**Exercise requirements:** Whatever appears in the data below, copy it exactly.

Items from a dataset:
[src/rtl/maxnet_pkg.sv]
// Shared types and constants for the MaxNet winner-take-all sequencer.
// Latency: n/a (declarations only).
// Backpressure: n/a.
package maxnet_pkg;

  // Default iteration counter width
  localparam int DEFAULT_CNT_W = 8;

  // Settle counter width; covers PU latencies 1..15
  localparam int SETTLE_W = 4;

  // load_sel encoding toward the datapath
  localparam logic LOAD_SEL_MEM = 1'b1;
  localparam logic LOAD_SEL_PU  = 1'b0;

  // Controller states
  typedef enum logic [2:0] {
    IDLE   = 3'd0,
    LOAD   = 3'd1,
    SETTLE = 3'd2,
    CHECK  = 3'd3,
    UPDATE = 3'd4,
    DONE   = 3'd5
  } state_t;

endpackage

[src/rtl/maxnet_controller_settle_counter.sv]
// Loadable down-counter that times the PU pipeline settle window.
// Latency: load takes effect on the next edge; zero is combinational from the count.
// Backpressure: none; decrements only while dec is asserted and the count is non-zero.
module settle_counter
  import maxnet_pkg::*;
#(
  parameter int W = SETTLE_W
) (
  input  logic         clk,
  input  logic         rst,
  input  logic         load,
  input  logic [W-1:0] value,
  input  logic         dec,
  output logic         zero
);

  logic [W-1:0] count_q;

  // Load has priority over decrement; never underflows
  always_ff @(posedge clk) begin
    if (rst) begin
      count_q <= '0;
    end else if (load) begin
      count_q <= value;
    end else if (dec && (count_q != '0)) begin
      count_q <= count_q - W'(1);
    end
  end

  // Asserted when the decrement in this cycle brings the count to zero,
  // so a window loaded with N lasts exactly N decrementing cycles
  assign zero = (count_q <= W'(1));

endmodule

**Result of the task:**
[src/rtl/maxnet_pkg.sv]
// Shared types and constants for the MaxNet winner-take-all sequencer.
// Latency: n/a (declarations only).
// Backpressure: n/a.
package maxnet_pkg;

  // Default iteration counter width
  localparam int DEFAULT_CNT_W = 8;

  // Settle counter width; covers PU latencies 1..15
  localparam int SETTLE_W = 4;

  // load_sel encoding toward the datapath
  localparam logic LOAD_SEL_MEM = 1'b1;
  localparam logic LOAD_SEL_PU  = 1'b0;

  // Controller states
  typedef enum logic [2:0] {
    IDLE   = 3'd0,
    LOAD   = 3'd1,
    SETTLE = 3'd2,
    CHECK  = 3'd3,
    UPDATE = 3'd4,
    DONE   = 3'd5
  } state_t;

endpackage

[src/rtl/maxnet_controller_settle_counter.sv]
// Loadable down-counter that times the PU pipeline settle window.
// Latency: load takes effect on the next edge; zero is combinational from the count.
// Backpressure: none; decrements only while dec is asserted and the count is non-zero.
module settle_counter
  import maxnet_pkg::*;
#(
  parameter int W = SETTLE_W
) (
  input  logic         clk,
  input  logic         rst,
  input  logic         load,
  input  logic [W-1:0] value,
  input  logic         dec,
  output logic         zero
);

  logic [W-1:0] count_q;

  // Load has priority over decrement; never underflows
  always_ff @(posedge clk) begin
    if (rst) begin
      count_q <= '0;
    end else if (load) begin
      count_q <= value;
    end else if (dec && (count_q != '0)) begin
      count_q <= count_q - W'(1);
    end
  end

  // Asserted when the decrement in this cycle brings the count to zero,
  // so a window loaded with N lasts exactly N decrementing cycles
  assign zero = (count_q <= W'(1));

endmodule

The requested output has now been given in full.